## Task item
Somewhere below is a line with "mux2_2 22%, mux4_2" and, later, a line with "grt_usage_pct = 36.18"; repeat those two lines and all the lines between them, exactly as they are.

## Stored data
---*---

[config.mk]
export PLATFORM = sky130hd
export DESIGN_NAME = controlUnit
export DESIGN_NICKNAME = d
export VERILOG_FILES = /design/src/mipsCtrlPkg.sv /design/src/mipsIsaPkg.sv /design/src/controlUnit.sv
export SDC_FILE = /design/constraint.sdc
export NUM_CORES = 1
export LEC_CHECK = 0
export ABC_AREA = 1
export BUFFER_PORTS_ARGS = -buffer_cell sky130_fd_sc_hd__buf_2
export CAP_MARGIN = 40
export CORE_AREA = 2 2 39 41
export DETAILED_ROUTE_END_ITERATION = 16
export DIE_AREA = 0 0 41 43
export GPL_TIMING_DRIVEN = 0
export PLACE_DENSITY_LB_ADDON = 0.1
export SETUP_SLACK_MARGIN = 0.05
export SYNTH_ARGS = -nofsm -noshare
export SYNTH_HDL_FRONTEND = slang
export SYNTH_SLANG_ARGS = --single-unit
[constraint.sdc]
create_clock -name vclk -period 0.8
set_clock_uncertainty 0.2 [all_clocks]
set_input_delay 0.08 -clock vclk [all_inputs]
set_output_delay 0.08 -clock vclk [all_outputs]
set_load 0.1 [all_outputs]
[src/mipsCtrlPkg.sv]
package mipsCtrlPkg;

    // Operation class chosen by the main decoder
    typedef enum logic [1:0] {
        ALUOP_ADD   = 2'b00,  // Address calc and addi
        ALUOP_SUB   = 2'b01,  // Compare for beq
        ALUOP_FUNCT = 2'b10   // Look at funct field
    } aluOpT;

    // Operation actually performed by the ALU
    typedef enum logic [3:0] {
        ALU_AND = 4'b0000,
        ALU_OR  = 4'b0001,
        ALU_ADD = 4'b0010,
        ALU_SUB = 4'b0110,
        ALU_SLT = 4'b0111
    } aluCtrlT;

    // Datapath control for one instruction
    typedef struct packed {
        logic  regDst;    // 1 selects rd, 0 selects rt
        logic  aluSrc;    // 1 selects immediate
        logic  memToReg;  // 1 writes back load data
        logic  regWrite;
        logic  memRead;
        logic  memWrite;
        logic  branch;
        aluOpT aluOp;
    } ctrlT;

endpackage

[src/mipsIsaPkg.sv]
package mipsIsaPkg;

    // Primary opcode field, bits 31:26
    typedef enum logic [5:0] {
        OP_RTYPE = 6'b000000,
        OP_BEQ   = 6'b000100,
        OP_ADDI  = 6'b001000,
        OP_LW    = 6'b100011,
        OP_SW    = 6'b101011
    } opcodeT;

    // Function field of R-type words, bits 5:0
    typedef enum logic [5:0] {
        FN_ADD = 6'b100000,
        FN_SUB = 6'b100010,
        FN_AND = 6'b100100,
        FN_OR  = 6'b100101,
        FN_SLT = 6'b101010
    } functT;

    typedef struct packed {
        opcodeT      opcode;
        logic [4:0]  rs;
        logic [4:0]  rt;
        logic [4:0]  rd;
        logic [4:0]  shamt;   // Unused, no shifts supported
        functT       funct;
    } rFmtT;

    typedef struct packed {
        opcodeT      opcode;
        logic [4:0]  rs;
        logic [4:0]  rt;
        logic [15:0] imm;     // Sign-extended by the core
    } iFmtT;

    // One fetched word, seen as either format
    typedef union packed {
        rFmtT r;
        iFmtT i;
    } instrU;

endpackage

[src/controlUnit.sv]
`timescale 1ns/1ps

module controlUnit
    import mipsIsaPkg::*, mipsCtrlPkg::*;
(
    input  opcodeT opcode,
    output ctrlT   ctrl
);

    always_comb begin
        ctrl = '0;  // Unknown opcodes fall through as a no-op
        case (opcode)
            OP_RTYPE: begin
                ctrl.regDst   = 1'b1;
                ctrl.regWrite = 1'b1;
                ctrl.aluOp    = ALUOP_FUNCT;
            end
            OP_LW: begin
                ctrl.aluSrc   = 1'b1;
                ctrl.memToReg = 1'b1;
                ctrl.regWrite = 1'b1;
                ctrl.memRead  = 1'b1;
                ctrl.aluOp    = ALUOP_ADD;  // Base plus offset
            end
            OP_SW: begin
                ctrl.aluSrc   = 1'b1;
                ctrl.memWrite = 1'b1;
                ctrl.aluOp    = ALUOP_ADD;
            end
            OP_BEQ: begin
                ctrl.branch   = 1'b1;
                ctrl.aluOp    = ALUOP_SUB;  // Zero flag means equal
            end
            OP_ADDI: begin
                ctrl.aluSrc   = 1'b1;
                ctrl.regWrite = 1'b1;
                ctrl.aluOp    = ALUOP_ADD;
            end
            default: begin
                ctrl = '0;
            end
        endcase
    end

endmodule

==> run_results.csv <==
group,metric,value,unit
outcome,status,"complete, but fails checks",
outcome,violations,"setup timing",
die,die_width,41,µm
setup_path,worstPathArrival,0.86,ns
power,p_leak,0.000236,µW
worst_hold_path,hp-class,"input port to output pin",
synthesis,netlist_area,133,µm²
power,clockPowerShare,0,%
sta,maxSlewHeadroom,90.2,%
die,core_area,1380,µm²
setup_path,crit_path_end,"ctrl[6]",
power,switchingPower,133,µW
finish,antenna_cells,0,
sta,finalWorstPathRequiredPeriod,1.14,ns
finish,fill_cells,133,
die,start_util,9.58,%
global_route,grt_remaining_overflow,0,
global_route,grt_max_degree,5,
global_route,antenna_found_initial,0,
drt,drt_wl_total,536,µm
power,p_seq_share,0,%
drt,antenna_left,0,
sta,fmax,879,MHz
finish,design_area,612,µm²
finish,fin_util,44.2,%
sta,worstMarginPinSlew,0.146,ns
sta,finalMaxSlewViolations,0,
die,io_pins,15,
drt,detailedRoute.firstPassIterationCount,1,
sta,hold_viol,0,
finish,regArea,0,µm²
power,total_power,238,µW
finish,design.seq.count,0,
placement,place_congestion,0.664,
synthesis,avgSynthCellArea,4.74,µm²
sta,final.setup.worst_slack,-0.337,ns
job,maxCapViolCount,0,
synthesis,synth-warning-count,0,
die,die_height,43,µm
sta,setup_viol,9,
power,switching_share,56.0,%
placement,dpl_worst_slack,-0.664,ns
sta,period_share,142,%
finish,syn_to_final_growth,361,%
drt,drcViolationCount,0,
sta,rsz0062_at_grt,"yes",
setup_path,cp-startpoint,"opcode[4]",
placement,post_dp_cell_area,374,µm²
power,p_comb_share,100.0,%
power,ir_worst_vdd,0.199,mV
placement,hpwl,422,µm
global_route,grt_pass1_wl,903,µm
synthesis,yosysSeqAreaShare,0,%
drt,vias,236,
drt,vias_per_cell,3.75,
finish,drive_above_1_share,95.7,%
die,rows,14,
setup_path,critPathMaxFanout,3,
global_route,grt_pass1_vias,240,
placement,port_buffers,15,
setup_path,cp-end-kind,"output pin",
setup_path,startpoint_type,"input port",
finish,n_clock_buffer,0,
drt,routedWlPerCell,8.51,µm
global_route,track_usage,6.79,%
synthesis,syn-instance-count,28,
setup_path,crit_type,"input port to output pin",
drt,drtIter0Drc,0,
power,p_int,105,µW
power,p_per_area,389,nW/µm²
finish,num-nets-final,55,
clock_network,cts_hold_buf,0,
synthesis,synthDistinctLibCells,8,
setup_path,worstPathRequired,0.52,ns
synthesis,synth_fp_nets,34,
die,die-area,1760,µm²
-- repair_timing --
action	4_1_cts	5_1_grt
resized for setup	58	2
gates cloned	0	0
endpoints found under the setup margin	9	9
pin swaps	9	1
buffers inserted	3	1
-- worst max-delay path, stage by stage --
cell and delay (ns):
buf_8 0.10, nor2_4 0.15, nand3_4 0.13, clkinvlp_4 0.14
buf_12 0.10, buf_12 0.16
-- layout by cell type, fill, tap and decap left out, drive strengths merged --
master | Yosys | routed
clkinvlp | 0 | 1
nand2 | 6 | 6
inv | 7 | 6
buf | 2 | 21
nor2 | 9 | 9
nand3 | 4 | 4
-- synth_stat cells --
library cell	instances	area (µm²)
nor2_2	2	12.5
nand3_1	4	20.0
nand2_2	1	6.26
buf_4	2	15.0
inv_1	7	26.3
nand2_1	5	18.8
nor2_1	6	22.5
nor2_4	1	11.3
-- worst min-delay path by stage --
stage               startpoint       to  slack [ns]  cells past startpoint
finish               opcode[4]  ctrl[3]        0.35                      5
global route         opcode[4]  ctrl[3]        0.36                      5
CTS                  opcode[4]  ctrl[3]        0.36                      5
floorplan            opcode[4]  ctrl[3]        0.18                      3
detailed placement   opcode[2]  ctrl[0]        0.53                      4
global placement     opcode[2]  ctrl[0]        0.52                      4
-- per-layer routing --
layer	up-vias	track usage, %	wire length (µm)
met4	0	0	0
met1	111	6.96	141
met5	-	0	0
li1	117	-	-
met2	8	13.8	347
met3	0	1.05	47
-- metrics by stage --
stage | cells | setup TNS (ns) | hold slack, ns
3_3_place_gp | 59 | -5.00 | 0.522
6_report | 63 | -2.40 | 0.350
2_1_floorplan | 28 | -2.77 | 0.179
4_1_cts | 62 | -2.47 | 0.355
3_5_place_dp | 59 | -5.01 | 0.525
5_1_grt | 63 | -2.68 | 0.361
-- kinds of logic after synthesis --
| group | share of synthesized area [%] |
|---|---|
| buf+inv | 31.1 |
| simple gates | 68.9 |
-- area by class of cell --
cell class / instances / area [µm²] / share of cell area (%)
buffer: 2 / 40.0 / 6.54
inverter: 7 / 42.5 / 6.95
multi-input combinational: 19 / 221 / 36.2
tap: 16 / 20.0 / 3.27
timing repair buffer: 19 / 288 / 47.0
-- power groups by stage --
stage	Sequential, µW	Clock [µW]	Combinational, µW
after floorplan	0	0	116
after global placement	0	0	160
after detailed placement	0	0	160
after CTS	0	0	234
after global routing	0	0	250
final	0	0	238
No activity file was read; power rests on OpenSTA's default activity.
### config.mk
export PLATFORM = sky130hd
export DESIGN_NAME = aluControl
export DESIGN_NICKNAME = d
export VERILOG_FILES = /design/src/mipsCtrlPkg.sv /design/src/mipsIsaPkg.sv /design/src/aluControl.sv
export SDC_FILE = /design/constraint.sdc
export NUM_CORES = 1
export LEC_CHECK = 0
export ABC_AREA = 1
export ABC_CLOCK_PERIOD_IN_PS = 800
export BUFFER_PORTS_ARGS = -buffer_cell sky130_fd_sc_hd__buf_2
export CAP_MARGIN = 20
export CORE_AREA = 4 4 41 43
export DETAILED_ROUTE_END_ITERATION = 7
export DIE_AREA = 0 0 45 47
export SLEW_MARGIN = 20
export SYNTH_ARGS = -nofsm -noshare
export SYNTH_HDL_FRONTEND = slang
export SYNTH_SLANG_ARGS = --single-unit
### constraint.sdc
create_clock -name vclk -period 0.8
set_input_delay 0.08 -clock vclk [all_inputs]
set_output_delay 0.08 -clock vclk [all_outputs]
set_load 0.01 [all_outputs]
===== config.mk =====
export PLATFORM = sky130hd
export DESIGN_NAME = registerFile
export DESIGN_NICKNAME = d
export VERILOG_FILES = /design/src/registerFile.sv
export VERILOG_INCLUDE_DIRS = /design/src
export SDC_FILE = /design/constraint.sdc
export NUM_CORES = 2
export LEC_CHECK = 0
export ABC_CLOCK_PERIOD_IN_PS = 1600
export BUFFER_PORTS_ARGS = -buffer_cell sky130_fd_sc_hd__buf_4
export CAP_MARGIN = 20
export CORE_AREA = 5 5 321 323
export CTS_CLUSTER_SIZE = 14
export DETAILED_ROUTE_END_ITERATION = 12
export DIE_AREA = 0 0 326 328
export GPL_TIMING_DRIVEN = 0
export PLACE_DENSITY = 0.77
export SYNTH_ARGS = -nofsm -noshare
export SYNTH_HDL_FRONTEND = slang
export SYNTH_SLANG_ARGS = --single-unit

===== constraint.sdc =====
create_clock -name clk -period 1.6 [get_ports clk]
set_clock_uncertainty 0.05 [all_clocks]
set_input_delay 0 -clock clk [delete_from_list [all_inputs] [get_ports clk]]
set_output_delay 0 -clock clk [all_outputs]
set_load 0.01 [all_outputs]

===== src/mips_consts.svh =====
`ifndef MIPS_CONSTS_SVH
`define MIPS_CONSTS_SVH

// Datapath and instruction word width
`define MIPS_WORD_W 32

// Register file geometry
`define MIPS_REG_COUNT 32
`define MIPS_REG_ADDR_W 5

// Data memory depth in 32-bit words
`define MIPS_DMEM_WORDS 256

// Byte offset bits below the word index
`define MIPS_BYTE_OFS_W 2

// First fetch address after reset
`define MIPS_RESET_PC 32'h0000_0000

`endif


===== src/registerFile.sv =====
`timescale 1ns/1ps
`include "mips_consts.svh"

module registerFile (
    input  logic                        clk,
    input  logic                        rstN,
    input  logic [`MIPS_REG_ADDR_W-1:0] readAddrA,
    input  logic [`MIPS_REG_ADDR_W-1:0] readAddrB,
    output logic [`MIPS_WORD_W-1:0]     readDataA,
    output logic [`MIPS_WORD_W-1:0]     readDataB,
    input  logic                        writeEn,
    input  logic [`MIPS_REG_ADDR_W-1:0] writeAddr,
    input  logic [`MIPS_WORD_W-1:0]     writeData
);

    logic [`MIPS_WORD_W-1:0] regs [`MIPS_REG_COUNT];

    always_ff @(posedge clk or negedge rstN) begin
        if (!rstN) begin
            for (int i = 0; i < `MIPS_REG_COUNT; i++) begin
                regs[i] <= '0;
            end
        end else if (writeEn && (writeAddr != '0)) begin  // $zero stays zero
            regs[writeAddr] <= writeData;
        end
    end

    // Register zero reads as a constant
    assign readDataA = (readAddrA == '0) ? '0 : regs[readAddrA];
    assign readDataB = (readAddrB == '0) ? '0 : regs[readAddrB];

endmodule


==> flow_summary.toml <==
[outcome]
status = "finished with violations"
violations = "negative hold slack, negative setup slack"

[final_layout]
multiInputGateArea_sq_mm = 0.02905
post-route-cell-area_sq_mm = 0.06362
instances_no_fill = 5293
regMostFlops = "regs"
synthToLayoutAreaGrowth_pct = 17.02
top_regs = "regs (1024)"
register_area_sq_mm = 0.02562
nNetsFinal = 3951
final_layout_size_suffix_gt1_share_pct = 59.06
fill_cells = 6996
largest_register_ff_count = 1024

[placed_design]
place_inst = 5037
port_buffers = 103
place_congestion = 0.9993
dp_hpwl_mm = 134.3
dpl_cell_area_sq_mm = 0.05709

[pwr]
vdd_ir_drop_max_mv = 0.9060
power_uw = 78350
p_per_area_mw_per_mm2 = 1231
power_leakage_uw = 0.02715

[synth]
synthCells = 3621
synth_warnings = 0
syn_area_per_cell_sq_um = 15.02
synthTopCellsByArea = "dfrtp_1 47%, mux2_2 22%, mux4_2 19%, mux2i_1 2.4%, buf_2 1.6%"
syn_nets = 3671
yosysSeqAreaShare_pct = 47.13
yosys_register_bits = 1024
syn_area_sq_mm = 0.05437
yosysTopAreaCellShare_pct = 47.13
synthDistinctLibCells = 35
synth_top_cell_by_area = "dfrtp_1"

[setup_path]
worstSetupStartpointType = "input pin"
worstPathMaxFanout = 10
max_stage_delay_ps = 460
end_kind = "primary output"
crit_arrival_ps = 2570
path_cells = "buf_2 > or2_2 > clkbuf_1 > or4_4 > buf_2 > o21ai_0 > a311oi_2 > buf_4"
rr_endpoint = "regs[898]"
crit_path_frequent_cell = "buf_2"
cp.required_ps = 1550
slowest_stage = "a311oi_2"
reg2reg_slack_ps = 630
rr_startpoint = "regs[898]"
crit_type = "input pin to primary output"
rr_worst_depth = 2

[global_routing]
grt-ovfl-total = 0
grt_pass1_wl_mm = 280.6
grt_max_degree = 159
grt_pass1_vias = 39280
grt_usage_pct = 36.18
antenna_found_initial = 8

[cts]
cts-buffers-inserted = 108
clkTransAtPathRegs_ps = 60
clk_latency_ps = 700
tritoncts = "done"
clock_sinks = 1024
cts_root_buffer = "clkbuf_16"
clockBufferDepth = 3
htree_levels = 3

[sta]
drv_slew = 0
fmax_mhz = 381.5
layout_min_cycle_time_ps = 2621
fin_crit_sh_pct = 163.8
setup_viol = 179
rsz0062_at_grt = "true"
tightestPinTransition_ps = 1256
setup_slack_ps = -1021
finalHoldWorstSlack_ps = -802.4
slew_headroom_pct = 16.23
hold_viol_final = 602

[routing]
first_pass_iters = 5
drtIter0Drc = 5557
post_drt_via_cell_ratio = 7.329
ant_nets = 0
post_drt_wl_per_cell_um = 37.08
vias = 38800
route.detailed.drc = 0
wirelength_mm = 196.3

[floorplanning]
die_x_um = 326
core-area_sq_mm = 0.09957
dieArea_sq_mm = 0.1069
ios = 114
placementRows = 116
die_h_um = 328
start_util_pct = 54.61

[worst_hold_path]
min_path_type = "input pin to async pin"

[job]
max_cap_viol_count = 0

---*---

## Solution below
synthTopCellsByArea = "dfrtp_1 47%, mux2_2 22%, mux4_2 19%, mux2i_1 2.4%, buf_2 1.6%"
syn_nets = 3671
yosysSeqAreaShare_pct = 47.13
yosys_register_bits = 1024
syn_area_sq_mm = 0.05437
yosysTopAreaCellShare_pct = 47.13
synthDistinctLibCells = 35
synth_top_cell_by_area = "dfrtp_1"

[setup_path]
worstSetupStartpointType = "input pin"
worstPathMaxFanout = 10
max_stage_delay_ps = 460
end_kind = "primary output"
crit_arrival_ps = 2570
path_cells = "buf_2 > or2_2 > clkbuf_1 > or4_4 > buf_2 > o21ai_0 > a311oi_2 > buf_4"
rr_endpoint = "regs[898]"
crit_path_frequent_cell = "buf_2"
cp.required_ps = 1550
slowest_stage = "a311oi_2"
reg2reg_slack_ps = 630
rr_startpoint = "regs[898]"
crit_type = "input pin to primary output"
rr_worst_depth = 2

[global_routing]
grt-ovfl-total = 0
grt_pass1_wl_mm = 280.6
grt_max_degree = 159
grt_pass1_vias = 39280
grt_usage_pct = 36.18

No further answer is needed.